Nie ma znaczenia, gdzie te emisje nastąpią, w Chinach, w Polsce czy w Australii. Czy będzie to wskutek spalania węgla-minerału, czy węgla zawartego w ropie lub gazie ziemnym, czy nawet węgla w wolno odtwarzalnej biomasie. W tej chwili emisje będące skutkiem działania człowieka wynoszą w skali globu około 43 Gt rocznie. Gdyby więc utrzymać stan obecny, dostępna pula emisji zostałaby wyczerpana za 13 lat. Co gorsza, emisje CO2, zarówno globalne, jak i polskie w ostatnich latach rosną. Przeciętny Polak emituje rocznie 8,6 ton, Europejczyk 6,4 ton, a obywatel naszej planety 5 ton tego gazu.

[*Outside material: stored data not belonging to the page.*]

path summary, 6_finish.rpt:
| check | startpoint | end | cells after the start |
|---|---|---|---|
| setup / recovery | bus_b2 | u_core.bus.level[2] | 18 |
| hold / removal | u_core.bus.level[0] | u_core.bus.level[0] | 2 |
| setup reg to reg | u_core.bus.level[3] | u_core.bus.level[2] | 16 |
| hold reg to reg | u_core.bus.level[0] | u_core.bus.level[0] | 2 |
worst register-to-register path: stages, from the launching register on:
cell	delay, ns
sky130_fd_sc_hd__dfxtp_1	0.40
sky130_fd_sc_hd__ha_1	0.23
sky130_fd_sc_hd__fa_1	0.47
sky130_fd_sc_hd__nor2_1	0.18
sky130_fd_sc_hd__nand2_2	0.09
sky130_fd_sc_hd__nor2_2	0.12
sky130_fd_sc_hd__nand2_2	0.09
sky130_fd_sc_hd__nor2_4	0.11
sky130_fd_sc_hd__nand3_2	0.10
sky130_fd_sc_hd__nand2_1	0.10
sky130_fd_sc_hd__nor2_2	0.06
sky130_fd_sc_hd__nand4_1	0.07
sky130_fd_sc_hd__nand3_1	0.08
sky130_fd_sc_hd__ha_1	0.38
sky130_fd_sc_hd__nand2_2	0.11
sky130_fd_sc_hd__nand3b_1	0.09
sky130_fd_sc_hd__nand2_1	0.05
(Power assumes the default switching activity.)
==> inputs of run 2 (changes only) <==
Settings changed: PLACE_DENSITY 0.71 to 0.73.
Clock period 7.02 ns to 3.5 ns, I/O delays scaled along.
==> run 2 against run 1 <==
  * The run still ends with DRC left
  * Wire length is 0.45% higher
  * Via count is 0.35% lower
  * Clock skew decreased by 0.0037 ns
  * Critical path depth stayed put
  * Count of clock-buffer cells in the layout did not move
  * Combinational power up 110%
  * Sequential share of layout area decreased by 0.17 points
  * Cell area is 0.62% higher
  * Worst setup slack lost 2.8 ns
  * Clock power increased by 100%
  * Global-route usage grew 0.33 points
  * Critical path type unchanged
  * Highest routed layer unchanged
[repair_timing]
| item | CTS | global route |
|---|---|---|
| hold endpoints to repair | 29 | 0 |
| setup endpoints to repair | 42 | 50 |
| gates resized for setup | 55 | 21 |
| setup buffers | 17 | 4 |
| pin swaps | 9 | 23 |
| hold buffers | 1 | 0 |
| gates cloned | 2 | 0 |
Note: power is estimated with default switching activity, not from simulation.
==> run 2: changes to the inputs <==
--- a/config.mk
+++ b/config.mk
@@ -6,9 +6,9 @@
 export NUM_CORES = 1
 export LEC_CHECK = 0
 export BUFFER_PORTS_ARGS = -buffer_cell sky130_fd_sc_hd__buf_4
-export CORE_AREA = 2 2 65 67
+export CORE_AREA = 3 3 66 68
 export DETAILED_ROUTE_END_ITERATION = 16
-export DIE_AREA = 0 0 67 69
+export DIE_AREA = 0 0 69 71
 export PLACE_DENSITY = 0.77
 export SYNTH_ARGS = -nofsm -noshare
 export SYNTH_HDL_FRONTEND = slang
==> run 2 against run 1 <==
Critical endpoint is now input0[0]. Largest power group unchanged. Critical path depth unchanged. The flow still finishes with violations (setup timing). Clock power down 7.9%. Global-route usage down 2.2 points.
`src/rtl/encoder_bank_ctrl_pkg.sv`:
```
// Shared definitions for the encoder bank controller: register offsets, channel limit, FSM encoding.
// Latency: n/a (types and constants only).
// Backpressure: n/a.
package encoder_bank_pkg;

  localparam int NUM_ENC_MAX = 8;

  // Word offsets in the register window; VALUE[i] lives at 0..NUM_ENC-1.
  localparam int REG_PENDING = 8;
  localparam int REG_MASK    = 9;
  localparam int REG_SNAP    = 10;

  typedef enum logic [1:0] {
    ST_IDLE   = 2'd0,
    ST_ACCESS = 2'd1,
    ST_ACK    = 2'd2
  } state_e;

endpackage

```
`src/rtl/encoder_bank_ctrl_if.sv`:
```
// CPU peripheral bus bundle for the encoder bank register window.
// Latency: n/a (wiring only).
// Backpressure: req is held by the master until the slave pulses ack.
// Ports: req/wr/be/addr/wdata from master, rdata/ack from slave.
interface encoder_bank_ctrl_if #(
  parameter int ADDR_W = 4
) ();
  logic              req;
  logic              wr;
  logic [1:0]        be;
  logic [ADDR_W-1:0] addr;
  logic [15:0]       wdata;
  logic [15:0]       rdata;
  logic              ack;

  modport master (output req, wr, be, addr, wdata, input rdata, ack);
  modport slave  (input req, wr, be, addr, wdata, output rdata, ack);
endinterface

```
`src/rtl/encoder_change_detect.sv`:
```
// Per-channel change detector: previous-value register, post-preset suppression, sticky W1C pending bit.
// Latency: pending rises one cycle after enc_q_i differs from its previous sample.
// Backpressure: none; evaluates every cycle.
// Ports: enc_q_i channel value, preset_i strobe seen this cycle, clr_i W1C request, pending_o sticky flag.
module encoder_change_detect (
  input  logic        clk,
  input  logic        rst_n,
  input  logic [15:0] enc_q_i,
  input  logic        preset_i,
  input  logic        clr_i,
  output logic        pending_o
);

  logic [15:0] prev_q, prev_d;
  logic        supp_q, supp_d;
  logic        pend_q, pend_d;
  logic        change;

  always_comb begin
    prev_d = enc_q_i;
    // The channel loads the preset on the strobe edge, so its value moves in
    // the following cycle; ignore that one comparison.
    supp_d = preset_i;
    change = (enc_q_i != prev_q) && !supp_q;
    // A new change beats a simultaneous clear.
    pend_d = change | (pend_q & ~clr_i);
  end

  // prev tracks enc_q during reset as well, so leaving reset never flags.
  always_ff @(posedge clk) begin
    prev_q <= prev_d;
    if (!rst_n) begin
      supp_q <= 1'b0;
      pend_q <= 1'b0;
    end else begin
      supp_q <= supp_d;
      pend_q <= pend_d;
    end
  end

  assign pending_o = pend_q;

endmodule

```
`src/rtl/encoder_bank_ctrl.sv`:
```
// Memory-mapped controller for NUM_ENC rotary-encoder channels: value read, preset, change flags, irq.
// Latency: req to ack is 2 cycles; one access per 3 cycles at most; irq lags pending/mask by 1 cycle.
// Backpressure: master holds req until ack; bus inputs are latched at access start and ignored afterwards.
// Ports: clk, rst_n (sync, active-low), bus (slave modport), enc_we/enc_din preset strobes and data,
//        enc_q live channel values, irq level interrupt.
// Option: ENC_SNAPSHOT_EN adds shadow registers captured by a SNAP write; VALUE reads then return the shadow.
module encoder_bank_ctrl
  import encoder_bank_pkg::*;
#(
  parameter int NUM_ENC = 4,
  parameter int ADDR_W  = 4
) (
  input  logic                   clk,
  input  logic                   rst_n,
  encoder_bank_ctrl_if.slave     bus,
  output logic [2*NUM_ENC-1:0]   enc_we,
  output logic [15:0]            enc_din,
  input  logic [16*NUM_ENC-1:0]  enc_q,
  output logic                   irq
);

  state_e              state_q, state_d;
  logic [ADDR_W-1:0]   addr_q, addr_d;
  logic                wr_q, wr_d;
  logic [1:0]          be_q, be_d;
  logic [15:0]         wdata_q, wdata_d;
  logic [15:0]         rdata_q, rdata_d;
  logic [NUM_ENC-1:0]  mask_q, mask_d;
  logic                irq_q, irq_d;

  logic [2*NUM_ENC-1:0] we_raw;
  logic [NUM_ENC-1:0]   pend_clr;
  logic [NUM_ENC-1:0]   pending;
  logic [15:0]          rd_mux;

`ifdef ENC_SNAPSHOT_EN
  logic [15:0] shadow_q [NUM_ENC];
  logic [15:0] shadow_d [NUM_ENC];
  logic        snap_en;
`endif

  // Read mux, evaluated in ACCESS against the latched address.
  always_comb begin
    rd_mux = 16'h0000;
    for (int i = 0; i < NUM_ENC; i++) begin
      if (addr_q == ADDR_W'(i)) begin
`ifdef ENC_SNAPSHOT_EN
        rd_mux = shadow_q[i];
`else
        rd_mux = enc_q[16*i +: 16];
`endif
      end
    end
    if (addr_q == ADDR_W'(REG_PENDING)) rd_mux = 16'(pending);
    if (addr_q == ADDR_W'(REG_MASK))    rd_mux = 16'(mask_q);
  end

  always_comb begin
    state_d  = state_q;
    addr_d   = addr_q;
    wr_d     = wr_q;
    be_d     = be_q;
    wdata_d  = wdata_q;
    rdata_d  = rdata_q;
    mask_d   = mask_q;
    we_raw   = '0;
    pend_clr = '0;
`ifdef ENC_SNAPSHOT_EN
    snap_en  = 1'b0;
`endif
    case (state_q)
      ST_IDLE: begin
        if (bus.req) begin
          state_d = ST_ACCESS;
          addr_d  = bus.addr;
          wr_d    = bus.wr;
          be_d    = bus.be;
          // wdata_q doubles as enc_din, so it only moves on writes.
          if (bus.wr) wdata_d = bus.wdata;
        end
      end
      ST_ACCESS: begin
        state_d = ST_ACK;
        if (wr_q) begin
          for (int i = 0; i < NUM_ENC; i++) begin
            if (addr_q == ADDR_W'(i)) we_raw[2*i +: 2] = be_q;
          end
          // Flag and mask fields fit in the low byte.
          if (addr_q == ADDR_W'(REG_PENDING) && be_q[0]) pend_clr = wdata_q[NUM_ENC-1:0];
          if (addr_q == ADDR_W'(REG_MASK) && be_q[0])    mask_d   = wdata_q[NUM_ENC-1:0];
`ifdef ENC_SNAPSHOT_EN
          if (addr_q == ADDR_W'(REG_SNAP)) snap_en = 1'b1;
`endif
        end else begin
          rdata_d = rd_mux;
        end
      end
      ST_ACK: begin
        state_d = ST_IDLE;
      end
      default: begin
        state_d = ST_IDLE;
      end
    endcase
  end

  assign irq_d = |(pending & mask_q);

`ifdef ENC_SNAPSHOT_EN
  always_comb begin
    for (int i = 0; i < NUM_ENC; i++) begin
      shadow_d[i] = snap_en ? enc_q[16*i +: 16] : shadow_q[i];
    end
  end
`endif

  always_ff @(posedge clk) begin
    if (!rst_n) begin
      state_q <= ST_IDLE;
      addr_q  <= '0;
      wr_q    <= 1'b0;
      be_q    <= 2'b00;
      wdata_q <= 16'h0000;
      rdata_q <= 16'h0000;
      mask_q  <= '0;
      irq_q   <= 1'b0;
`ifdef ENC_SNAPSHOT_EN
      for (int i = 0; i < NUM_ENC; i++) shadow_q[i] <= 16'h0000;
`endif
    end else begin
      state_q <= state_d;
      addr_q  <= addr_d;
      wr_q    <= wr_d;
      be_q    <= be_d;
      wdata_q <= wdata_d;
      rdata_q <= rdata_d;
      mask_q  <= mask_d;
      irq_q   <= irq_d;
`ifdef ENC_SNAPSHOT_EN
      for (int i = 0; i < NUM_ENC; i++) shadow_q[i] <= shadow_d[i];
`endif
    end
  end

  for (genvar g = 0; g < NUM_ENC; g++) begin : g_cd
    encoder_change_detect u_cd (
      .clk       (clk),
      .rst_n     (rst_n),
      .enc_q_i   (enc_q[16*g +: 16]),
      .preset_i  (|enc_we[2*g +: 2]),
      .clr_i     (pend_clr[g]),
      .pending_o (pending[g])
    );
  end

  // Reset asserted mid-access kills the strobe in that same cycle.
  assign enc_we    = rst_n ? we_raw : '0;
  assign enc_din   = wdata_q;
  assign bus.ack   = (state_q == ST_ACK);
  assign bus.rdata = rdata_q;
  assign irq       = irq_q;

endmodule

```
`src/flat_wrapper.sv`:
```
// flat-port wrapper written by rule: the top's interface ports become plain ports
module encoder_bank_ctrl_flat import encoder_bank_pkg::*;
#(
  parameter int NUM_ENC = 4,
  parameter int ADDR_W  = 4
)
  (clk, rst_n, enc_we, enc_din, enc_q, irq, bus_req, bus_wr, bus_be, bus_addr, bus_wdata, bus_rdata, bus_ack);
  encoder_bank_ctrl_if #(.ADDR_W(ADDR_W)) bus_i ();
  input  logic clk;
  input  logic rst_n;
  output logic [2*NUM_ENC-1:0] enc_we;
  output logic [15:0] enc_din;
  input  logic [16*NUM_ENC-1:0] enc_q;
  output logic irq;
  input wire logic [$bits(bus_i.req)-1:0] bus_req;
  input wire logic [$bits(bus_i.wr)-1:0] bus_wr;
  input wire logic [$bits(bus_i.be)-1:0] bus_be;
  input wire logic [$bits(bus_i.addr)-1:0] bus_addr;
  input wire logic [$bits(bus_i.wdata)-1:0] bus_wdata;
  output wire logic [$bits(bus_i.rdata)-1:0] bus_rdata;
  output wire logic [$bits(bus_i.ack)-1:0] bus_ack;
  assign bus_i.req = bus_req;
  assign bus_i.wr = bus_wr;
  assign bus_i.be = bus_be;
  assign bus_i.addr = bus_addr;
  assign bus_i.wdata = bus_wdata;
  assign bus_rdata = bus_i.rdata;
  assign bus_ack = bus_i.ack;
  encoder_bank_ctrl #(.NUM_ENC(NUM_ENC), .ADDR_W(ADDR_W)) u_core (.clk(clk), .rst_n(rst_n), .bus(bus_i), .enc_we(enc_we), .enc_din(enc_din), .enc_q(enc_q), .irq(irq));
endmodule
```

Energetyka jest jednym z najistotniejszych emitentów CO2, a zarazem dostarcza energii, która utrzymuje w działaniu cywilizację. Konieczna jest redukcja emisji z energetyki i z innych działów aktywności cywilizacyjnej w tempie zupełnie bezprecedensowym dla dotychczasowej historii gospodarczej, społecznej i ekonomicznej. Wiadomo jednak, że procesy gospodarcze, społeczne i ekonomiczne mają swoją bezwładność i dynamikę. Nikt nie ma takiej mocy sprawczej, żeby w jednym momencie czy nawet w okresie kilku lat zmienić tryb działania państw i gospodarek, a także uwarunkowania i przyzwyczajenia większości ludzi.
Jak zauważa IPCC – Międzyrządowy Panel ds. Zmian Klimatycznych ONZ, istnieje szansa sprostania zadaniu pod warunkiem natychmiastowego rozpoczęcia redukcji emisji, tak żeby spadła ona o połowę w ciągu najbliższych kilkunastu lat i do zera około połowy wieku.